═════ Exercise inputs ═════

Context: an optimization exercise on an open-source flow, tuned for small area, a short achievable clock period and few clock cycles per item. The choices shown serve that exercise and are no tape-out recipe. RTL that was checked went through simulation tests only; none was proved equivalent to the original. The RTL of run 2 was laid out without a check of its function. Power figures rest on the tool's default switching activity, not on a simulated workload.

$ cat flow/design.v
module sp_coder (
    input  wire        clk,
    input  wire        rst,            
    input  wire        in_valid,
    output wire        in_ready,
    input  wire [3:0]  in_slot,
    input  wire [63:0] in_p,           
    input  wire        in_skip,        
    input  wire        in_still,
    input  wire        in_jump,
    input  wire        in_refresh,
    output reg         out_valid,
    input  wire        out_ready,
    output reg  [3:0]  out_slot,
    output reg  [7:0]  out_code,
    output reg         out_esc_valid,
    output reg  [63:0] out_esc
);
    localparam NSLOT = 16;
    localparam [7:0] CODE_JUMP  = 8'h7F;
    localparam [7:0] CODE_TRACK = 8'h81;
    localparam [7:0] CODE_STILL = 8'h80;
    localparam [3:0] HEAD_RST = 4'd14;
    reg [63:0] ring_r [0:NSLOT-1];
    reg [63:0] ring_v [0:NSLOT-1];
    reg [NSLOT-1:1] stale;
    reg [3:0] head;
    reg        a_valid;
    reg        a_match;            
    reg [3:0]  a_slot;
    reg [63:0] a_p;
    reg        a_skip, a_still, a_jump, a_refresh;
    reg        s_valid;
    reg [3:0]  s_slot;
    reg [7:0]  s_code;
    reg        s_esc_valid;
    reg [63:0] s_esc;
    wire go = a_valid && a_match && !s_valid;
    assign in_ready = !a_valid || go;
    wire [63:0] r_cur = ring_r[0];
    wire [63:0] v_cur = ring_v[0];
    wire [63:0] p     = a_p;
    wire [63:0] rv    = r_cur + v_cur;
    wire [63:0] t     = p - r_cur - v_cur + 64'd128;
    wire        hi_eq = (&t[63:15]) || !(|t[63:15]);
    wire        c_ok  = hi_eq && (t[15:8] != 8'h7F) && (t[15:8] != 8'h80) && (t[15:8] != 8'h81);
    wire [8:0]  k     = 9'd128 - {1'b0, t[7:0]};
    wire [63:0] kx    = {{55{k[8]}}, k};
    wire [63:0] r_step = p + kx;
    wire [63:0] v_step = p - r_cur + kx;
    wire [63:0] v_trk  = p - r_cur;
    reg [63:0] r_next;
    reg [63:0] v_next;
    reg [7:0]  code;
    reg        esc;
    always @(*) begin
        r_next = r_cur;
        v_next = v_cur;
        code   = 8'd0;
        esc    = 1'b0;
        if (a_skip) begin
            code   = 8'd0;
            r_next = rv;
        end else if (a_still) begin
            code   = CODE_STILL;
            v_next = 64'd0;
        end else if (a_jump) begin
            code   = CODE_JUMP;
            esc    = 1'b1;
            r_next = p;
        end else if (a_refresh || !c_ok) begin
            code   = CODE_TRACK;
            esc    = 1'b1;
            v_next = v_trk;
            r_next = p;
        end else begin
            code   = t[15:8];
            v_next = v_step;
            r_next = r_step;
        end
    end
    integer j;
    always @(posedge clk) begin
        if (rst || stale[NSLOT-1]) begin
            ring_r[0] <= 64'd0;
            ring_v[0] <= 64'd0;
        end else begin
            ring_r[0] <= ring_r[NSLOT-1];
            ring_v[0] <= ring_v[NSLOT-1];
        end
        if (go) begin
            ring_r[1] <= r_next;
            ring_v[1] <= v_next;
        end else begin
            ring_r[1] <= ring_r[0];
            ring_v[1] <= ring_v[0];
        end
        for (j = 2; j < NSLOT; j = j + 1) begin
            ring_r[j] <= ring_r[j-1];
            ring_v[j] <= ring_v[j-1];
        end
    end
    always @(posedge clk) begin
        if (rst) begin
            stale <= {(NSLOT-1){1'b1}};
            head  <= HEAD_RST;
        end else begin
            stale <= {stale[NSLOT-2:1], 1'b0};
            head  <= head + 4'd1;
        end
    end
    always @(posedge clk) begin
        if (rst) begin
            a_valid <= 1'b0;
        end else if (in_ready) begin
            a_valid <= in_valid;
        end
        if (in_ready) begin
            a_slot    <= in_slot;
            a_p       <= in_p;
            a_skip    <= in_skip;
            a_still   <= in_still;
            a_jump    <= in_jump;
            a_refresh <= in_refresh;
            a_match   <= (in_slot == head + 4'd1);
        end else begin
            a_match   <= (a_slot == head + 4'd1);
        end
    end
    wire out_free = !out_valid || out_ready;
    always @(posedge clk) begin
        if (rst) begin
            out_valid <= 1'b0;
            s_valid   <= 1'b0;
        end else if (out_free) begin
            out_valid <= s_valid || go;
            s_valid   <= s_valid && go;
        end else begin
            s_valid   <= s_valid || go;
        end
    end
    always @(posedge clk) begin
        if (go) begin
            s_slot      <= a_slot;
            s_code      <= code;
            s_esc_valid <= esc;
            s_esc       <= p;
        end
        if (out_free) begin
            if (s_valid) begin
                out_slot      <= s_slot;
                out_code      <= s_code;
                out_esc_valid <= s_esc_valid;
                out_esc       <= s_esc;
            end else begin
                out_slot      <= a_slot;
                out_code      <= code;
                out_esc_valid <= esc;
                out_esc       <= p;
            end
        end
    end
endmodule
$ cat flow/run.sh
#!/bin/bash
# synth_recipe.tcl (not shown) runs the flow's synth.tcl, then flattens the netlist and writes it again
# the make line also repeats each setting of config.mk as NAME=value (left out here)
make -C /OpenROAD-flow-scripts/flow DESIGN_CONFIG=/design/flow/config.mk WORK_HOME=/design/flow/orfs CLKGATE_MAP_FILE= SYNTH_SCRIPT=/design/flow/synth_recipe.tcl finish
$ cat flow/config.mk
export PLATFORM = sky130hd
export DESIGN_NAME = sp_coder
export DESIGN_NICKNAME = sp_coder
export VERILOG_FILES = /design/flow/design.v
export SDC_FILE = /design/flow/constraint.sdc
export NUM_CORES = 4
export LEC_CHECK = 0
export CAP_MARGIN = 20
export CORE_MARGIN = 2
export CORE_UTILIZATION = 40
export SLEW_MARGIN = 20
$ cat flow/constraint.sdc
create_clock -name core_clock -period 14.5 [get_ports {clk}]
set_input_delay 2.9000 -clock core_clock [delete_from_list [all_inputs] [get_ports {clk}]]
set_output_delay 2.9000 -clock core_clock [all_outputs]
set_load 0.01 [all_outputs]
==> impl_results.md, run 1 <==
* Final-stage net count at 6483
* Max_slew headroom at 24.5%
* Worst-path clk slew at 60 ps
* I/O Pins at 155
* CTS tree: done
* Post-synth top cells: dfxtp_1, ha_1, a21oi_1
* GRT overflow at 0
* Dpl hpwl at 123000 microns
* Unrepaired setup endpoints after global routing: false
* #FFs+latches synth at 2297
* Largest family of logic cells by synthesized area: compound AO/OA/AOI/OAI gates
* Routability cong. at 0.932
* Skew-Pair Late Insertion Delay at 860 ps
* Synth warn at 3
* DRC errors left at 0
* Mapped Cells at 5786
* CTS root buf: clkbuf_16
* Static Leakage at 33.3 nW
* Crit path DAT at 11190 ps
* Final Core Density at 46.6%
* Post-Layout Cell Count at 8579
* Post-synthesis sequential area ratio at 66.7%
* Gr busiest metal: met2
* Crit. End Element: flop
* DP Cell Count at 8178
* Area Overhead vs Synth at 16.2%
* Syn nets at 6246
* Async S/R FF share, synth at 0%
* Post-synthesis mux area share at 2.58%
* Worst vdd ir at 112 uV
* Post-Syn Area at 72300 sq um
* Vias at 42500
* Clock buffer depth at 3
* Worst-path fanout max at 35
* Die width at 429 microns
* Syn_area_per_cell at 12.5 sq um
* Global-route usage over all layers at 18.2%
* Total Routed Length at 169000 microns
* CP max stage delay at 650 ps
* Worst Path Class, Setup: flop to flop
* Max-cap violation count at 0
* ANT nets after route at 0
* Top-count cell post-synth: dfxtp_1
* DR iter-0 viols at 2834
* Cell Rows at 156
* Setup Viol. Count Final at 0
* # hold bufs at CTS at 0
* Wire per inst at 19.7 microns
* Synth top area share at 57.4%
* Sink Count at 2297
* Initial Utilization at 40.1%
* Met1 Track Usage GR at 24.5%
* FMAX at 94.3 MHz
* H-Tree Level Count at 4
* Crit path top cell by count: or4_1
* CTS-repair resized insts at 0
* Endpoints failing hold at 0
* Vias in the first global route at 42200
* Setup TNS at 0 ps
* Layout cells sized above 1 at 8.67%
* Global-route wire length before repair at 257000 microns
* Status: no timing/DRC/antenna violations
* Largest area contributor in the netlist: dfxtp_1
* Worst Max-Slew Pin Slew at 1130 ps
* Largest net degree at the start of global routing at 72
* Die Y at 429 microns
* Compound-Gate Fraction of Synth Area at 11.2%
* PortBufs at 154
* Worst min path class: flop to flop
* EDFF count, synth at 226
* Post-synthesis simple-gate area fraction at 7.08%
* Vias/cell at 4.96
* Initial antenna violation count at 4
* Pins Over Slew Limit at 0
* Fill cells at 16100
* Critical path's slowest cell: or4_1
* Total power at 16.9 mW
* GR Util met3 at 2.79%
* Die ar. at 184000 sq um
* Xor/xnor share of the synthesized area at 3.66%
* Netlist cell types at 90
* Cell Pwr Density at 201 nW/um^2
* Min Hold Slack at 301 ps
* Synth area leaders: dfxtp_1, edfxtp_1, ha_1
* Req. time, crit path at 15080 ps
* Worst clock skew at 39.7 ps
* Postcts setup bufs at 0
* Adder-cell share of the synthesized area at 6.70%
* Total clock buffers created by CTS at 212
* DRT Pass-1 Iters at 6
* Final period utilization at 73.2%
* Post-layout min period at 10610 ps
* CP startpoint kind: flop
* Met2 Use GR at 29.8%
* Core region area at 180000 sq um
* Ys flop type: dfxtp_1
[power by group]
group	internal (mW)	switching, mW	leakage (nW)	total (mW)
clock network	3.39	2.41	3.72	5.80
logic	1.74	2.79	10.7	4.53
registers	6.52	0.0604	18.9	6.58
total	11.7	5.25	33.3	16.9
[critical path, delay by kind of cell, from the launching register on]
kind / cells / cell delay (ps)
and+or+nand+nor: 10 / 2940
xor gates and xnor gates: 2 / 410
AOI/OAI and AO/OA: 11 / 3870
adders and majority gates: 4 / 1290
buffers and inverters: 4 / 1110
muxes: 1 / 280
DFF: 1 / 430
[registers in the layout, summed over array words and instances, names as in the netlist]
signal,cells
a_slot,4
s_esc_valid,1
out_code,8
a_match,1
a_skip,1
a_refresh,1
out_esc,64
a_jump,1
s_valid,1
head,4
stale,15
s_esc,64
out_slot,4
out_valid,1
ring_r,1024
a_still,1
s_slot,4
ring_v,1024
out_esc_valid,1
a_valid,1
s_code,8
a_p,64
[metrics by stage]
stage / instance area (sq um) / worst slack, ps
final: 84000 / 3890
after floorplan: 72300 / 6370
after detailed placement: 76400 / 4010
after global routing: 84000 / 3330
after global placement: 76400 / 4060
after CTS: 84000 / 3960
[cell type report]
cell class / count / area, sq um / area share, %
clock inverter: 108 / 1360 / 1.62
clock buffer: 289 / 6210 / 7.39
timing repair buffer: 185 / 1770 / 2.11
tap: 2370 / 2970 / 3.53
antenna: 3 / 7.51 / 0.00894
sequential: 2297 / 48300 / 57.4
multi-input combinational: 3126 / 22700 / 27.0
inverter: 201 / 759 / 0.904
[routing by layer]
metal	part of all wire, %	vias to the layer above
li1	-	20800
met5	0.0077	-
met1	47	20500
met2	46	927
met4	2.8	2
met3	3.9	275
[cells in the final DEF (no fill, tap or decap), drive strengths merged, types with 34 or more instances in the layout]
cell	netlist	routed
inv	200	226
dfxtp	2071	2071
nand3	67	67
mux2i	111	111
clkbuf	115	290
and3	34	34
clkinv	1	54
o21a	35	35
o21bai	46	46
a31oi	39	39
a21o	196	196
nand4	76	76
a21oi	377	377
o211ai	37	37
nand2	266	266
clkdlybuf4s50	0	154
xor2	99	99
nor3	47	47
nand2b	38	38
ha	379	379
xnor2	203	203
and2	143	143
o21ai	259	259
a211oi	37	37
edfxtp	226	226
mux2	67	67
nor2	177	177
[final timing paths]
check                                    start             end  slack (ps)  cells after the start
worst min-delay path            ring_r[14][17]  ring_r[15][17]         300                      0
worst max register to register          a_p[0]     out_code[0]        3890                     32
worst max-delay path                    a_p[0]     out_code[0]        3890                     32
worst min register to register  ring_r[14][17]  ring_r[15][17]         300                      0
[cell families (layout without fill, tap and decap cells)]
| kind of cell | count (synthesis) | in the layout |
|---|---|---|
| multiplexers | 178 | 178 |
| other | 0 | 3 |
| flip-flops | 2297 | 2297 |
| XOR/XNOR | 302 | 302 |
| AND/OR/NAND/NOR | 995 | 995 |
| buffers and inverters | 363 | 783 |
| AO/OA/AOI/OAI | 1267 | 1267 |
| adder cells (fa/ha/maj) | 384 | 384 |
Testbench counts, summed over its fixed seeds: cycles 6,160, items 6,144.
==> run 2: changes to the inputs <==
--- a/flow/design.v
+++ b/flow/design.v
@@ -42,41 +42,42 @@
     wire [63:0] p     = a_p;
-    wire [63:0] rv    = r_cur + v_cur;
-    wire [63:0] t     = p - r_cur - v_cur + 64'd128;
-    wire        hi_eq = (&t[63:15]) || !(|t[63:15]);
-    wire        c_ok  = hi_eq && (t[15:8] != 8'h7F) && (t[15:8] != 8'h80) && (t[15:8] != 8'h81);
-    wire [8:0]  k     = 9'd128 - {1'b0, t[7:0]};
-    wire [63:0] kx    = {{55{k[8]}}, k};
-    wire [63:0] r_step = p + kx;
-    wire [63:0] v_step = p - r_cur + kx;
-    wire [63:0] v_trk  = p - r_cur;
-    reg [63:0] r_next;
-    reg [63:0] v_next;
+    wire [63:0] q     = p - r_cur;
+    wire [63:0] nv    = ~v_cur;
+    wire [15:0] e_lo  = {1'b0, q[14:0]} + {1'b0, nv[14:0]} + 16'd1;
+    wire        c15   = e_lo[15];
+    wire [15:0] e16   = {q[15] ^ nv[15] ^ c15, e_lo[14:0]};
+    wire [48:0] ha    = q[63:15];
+    wire [48:0] hb    = nv[63:15];
+    wire [48:0] hx    = ha ^ hb;
+    wire        all0  = (hx[0] == c15)  && (({ha[47:0] | hb[47:0]}) == hx[48:1]);
+    wire        all1  = (hx[0] == !c15) && (({ha[47:0] & hb[47:0]}) == ~hx[48:1]);
+    wire        lo_ok = all0 ? (e16[15] == 1'b0 && e16[14:0] <= 15'h7E7F)
+                             : (e16[15] == 1'b1 && e16[14:0] >= 15'h0180);
+    wire        c_ok  = (all0 || all1) && lo_ok;
+    wire [15:0] t16   = e16 + 16'd128;
+    wire [8:0]  k     = 9'd128 - {1'b0, t16[7:0]};
+    wire mode_skip  = a_skip;
+    wire mode_still = !a_skip && a_still;
+    wire mode_jump  = !a_skip && !a_still && a_jump;
+    wire mode_esc   = !a_skip && !a_still && (a_jump || a_refresh || !c_ok);
+    wire mode_pq    = !a_skip && !a_still && !a_jump;    
+    wire [63:0] r_part = mode_skip || mode_still ? r_cur : p;
+    wire [63:0] v_part = mode_still ? 64'd0 : mode_pq ? q : v_cur;
     reg [7:0]  code;
-    reg        esc;
     always @(*) begin
-        r_next = r_cur;
-        v_next = v_cur;
-        code   = 8'd0;
-        esc    = 1'b0;
-        if (a_skip) begin
-            code   = 8'd0;
-            r_next = rv;
-        end else if (a_still) begin
-            code   = CODE_STILL;
-            v_next = 64'd0;
-        end else if (a_jump) begin
-            code   = CODE_JUMP;
-            esc    = 1'b1;
-            r_next = p;
-        end else if (a_refresh || !c_ok) begin
-            code   = CODE_TRACK;
-            esc    = 1'b1;
-            v_next = v_trk;
-            r_next = p;
-        end else begin
-            code   = t[15:8];
-            v_next = v_step;
-            r_next = r_step;
-        end
+        if (a_skip)               code = 8'd0;
+        else if (a_still)         code = CODE_STILL;
+        else if (a_jump)          code = CODE_JUMP;
+        else if (a_refresh || !c_ok) code = CODE_TRACK;
+        else                      code = t16[15:8];
     end
+    wire esc = mode_esc;
+    reg        x2_skip;            
+    reg [8:0]  k2;                 
+    always @(posedge clk) begin
+        x2_skip <= go && mode_skip;
+        k2      <= (go && mode_pq && !a_refresh && c_ok) ? k : 9'd0;
+    end
+    wire [63:0] k2x   = {{55{k2[8]}}, k2};
+    wire [63:0] r_fin = ring_r[1] + (x2_skip ? ring_v[1] : k2x);
+    wire [63:0] v_fin = ring_v[1] + k2x;
     integer j;
@@ -91,4 +92,4 @@
         if (go) begin
-            ring_r[1] <= r_next;
-            ring_v[1] <= v_next;
+            ring_r[1] <= r_part;
+            ring_v[1] <= v_part;
         end else begin
@@ -97,3 +98,5 @@
         end
-        for (j = 2; j < NSLOT; j = j + 1) begin
+        ring_r[2] <= r_fin;
+        ring_v[2] <= v_fin;
+        for (j = 3; j < NSLOT; j = j + 1) begin
             ring_r[j] <= ring_r[j-1];
--- a/flow/config.mk
+++ b/flow/config.mk
@@ -9,3 +9,4 @@
 export CORE_MARGIN = 2
-export CORE_UTILIZATION = 40
+export CORE_UTILIZATION = 60
+export CTS_BUF_LIST = sky130_fd_sc_hd__clkbuf_8
 export SLEW_MARGIN = 20
==> impl_results.md, run 2 <==
* Ys flop type: dfxtp_1
* Worst Path Class, Setup: flop to flop
* Worst-path clk slew at 70 ps (about the same)
* Vias/cell at 5.13 (+3.6%)
* H-Tree Level Count at 5 (+1)
* Netlist cell types at 87 (-3.3%)
* Static Leakage at 32.6 nW (-2.2%)
* Synth warn at 3 (unchanged)
* Crit path DAT at 7490 ps (-3700 ps)
* Die ar. at 115000 sq um (-38%)
* CTS tree: done
* Largest area contributor in the netlist: dfxtp_1
* Post-layout min period at 6820 ps (-3790 ps)
* Global-route wire length before repair at 223000 microns (-13%)
* Setup Viol. Count Final at 0 (unchanged)
* Worst clock skew at 126 ps (+86.3 ps)
* Largest regs: ring_r x1024, ring_v x1024
* Worst min path class: flop to flop
* Hold Path Origin: ring_v[8][53]
* Worst-path fanout max at 11 (-69%)
* Cell Rows at 122 (-22%)
* Synth top area share at 61.9% (+4.5 points)
* Core region area at 111000 sq um (-38%)
* DRT Pass-1 Iters at 5 (-1)
* Setup TNS at 0 ps (unchanged)
* ANT nets after route at 0 (unchanged)
* EDFF count, synth at 226 (unchanged)
* Most common cell after layout, fill and taps aside: dfxtp_1
* Endpoints failing hold at 0 (unchanged)
* Dpl hpwl at 104000 microns (-15%)
* Clock buffer depth at 4 (+1)
* Status: no timing/DRC/antenna violations
* Most frequent cells in the layout: dfxtp_1, clkbuf_8, nand2_1
* # hold bufs at CTS at 0 (unchanged)
* GRT overflow at 0 (unchanged)
* Mapped Cells at 5149 (-11%)
* Synth area leaders: dfxtp_1, edfxtp_1, ha_1
* Cell Pwr Density at 160 nW/um^2 (-20%)
* Postcts setup bufs at 0 (unchanged)
* Startpoint of the worst register-to-register path: a_p[0]
* Syn nets at 5535 (-11%)
* CTS root buf: clkbuf_8
* Post-synthesis sequential area ratio at 71.9% (+5.2 points)
* Worst Max-Slew Pin Slew at 1120 ps (-14.8 ps)
* Skew-Pair Late Insertion Delay at 970 ps (+110 ps)
* Max-cap violation count at 0 (unchanged)
* Area Overhead vs Synth at 14.9%
* Die Y at 339 microns (-21%)
* Req. time, crit path at 15170 ps (+90 ps)
* #FFs+latches synth at 2307 (+0.44%)
* Die width at 339 microns (-21%)
* Unrepaired setup endpoints after global routing: false
* Global-route usage over all layers at 25.8% (+7.6 points)
* Post-synth top cells: dfxtp_1, nand2_1, ha_1
* Total Routed Length at 149000 microns (-12%)
* Wire per inst at 20.5 microns (+3.7%)
* Min Hold Slack at 257 ps (-44.2 ps)
* Top-count cell post-synth: dfxtp_1
* FMAX at 147 MHz (+56%)
* Final-stage net count at 5930 (-8.5%)
* Vias at 37400 (-12%)
* Layout cells sized above 1 at 10.9% (+2.2 points)
* Critical Path Start: a_p[0]
* I/O Pins at 155 (unchanged)
* Fill cells at 7512 (-53%)
* CTS-repair resized insts at 0 (unchanged)
* CP startpoint kind: flop
* DRC errors left at 0 (unchanged)
* Pins Over Slew Limit at 0 (unchanged)
* Async S/R FF share, synth at 0% (unchanged)
* Initial antenna violation count at 11 (+7)
* Crit. End Element: flop
* DR iter-0 viols at 2710 (-4.4%)
* Routability cong. at 0.907 (-2.7%)
* Largest net degree at the start of global routing at 91 (+26%)
* Sink Count at 2307 (+0.44%)
* Final period utilization at 47.0% (-26 points)
* Syn_area_per_cell at 13.1 sq um (+4.7%)
* Vias in the first global route at 37100 (-12%)
* Post-Syn Area at 67300 sq um (-6.8%)
* Initial Utilization at 60.7% (+21 points)
* Total clock buffers created by CTS at 345 (+63%)
* PortBufs at 154 (unchanged)
* Worst vdd ir at 153 uV (+37%)
* Max_slew headroom at 25.4% (+0.98 points)
-- run 2: power by group --
part	switching, mW	total (mW)	leakage (nW)	internal (mW)
registers	0.0446	6.56	19.0	6.52
logic	0.400	0.660	9.62	0.259
clock network	2.32	5.18	3.99	2.87
total	2.76	12.4	32.6	9.64
-- run 2: path summary, 6_finish.rpt --
path,to,slack (ps),cells past startpoint
max,out_code[7],7680,23
min,ring_v[9][53],260,0
min reg2reg,ring_v[9][53],260,0
max reg2reg,out_code[7],7680,23
-- run 2: per-stage QoR --
| stage | utilization (%) | area (sq um) | power (mW) | std cells | setup slack (ps) |
|---|---|---|---|---|---|
| 5_1_grt | 69.7 | 77400 | 12.9 | 7283 | 7320 |
| 3_5_place_dp | 63.5 | 70500 | 7.35 | 6685 | 7800 |
| 6_report | 69.7 | 77400 | 12.4 | 7285 | 7680 |
| 2_1_floorplan | - | 67300 | 7.09 | 5149 | 9060 |
| 3_3_place_gp | 63.5 | 70500 | 7.35 | 6685 | 7800 |
| 4_1_cts | 69.7 | 77400 | 12.5 | 7282 | 7780 |
-- run 2: area by class of cell --
cell class | count | area, sq um | area share [%]
Clock buffer | 417 | 5740 | 7.42
Multi-Input combinational cell | 2484 | 17600 | 22.7
Sequential cell | 2307 | 48500 | 62.6
Tap cell | 1488 | 1860 | 2.41
Inverter | 235 | 883 | 1.14
Antenna cell | 3 | 7.51 | 0.00970
Timing Repair Buffer | 171 | 1670 | 2.16
Clock inverter | 180 | 1190 | 1.54
-- run 2: critical path: stages (launching register included) --
cell and delay (ps):
edfxtp_1 370, inv_1 70, ha_1 230, fa_1 410, nor2b_1 180, o2111ai_1 140, a21boi_0 500, o21ai_0 280
o21ai_0 410, a31oi_1 270, o211a_1 310, nor2_1 210, a311o_1 220, xor2_1 410, ha_1 360, xnor2_1 140
nor4_1 320, nand4_1 120, or4_1 610, a31o_2 260, o32ai_2 100, buf_4 250, a31oi_1 120, mux2_2 280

═════

What the task requires.
Find every line above where the word "first" occurs, and copy that line.

Expected output.
* Vias in the first global route at 42200
* Vias in the first global route at 37100 (-12%)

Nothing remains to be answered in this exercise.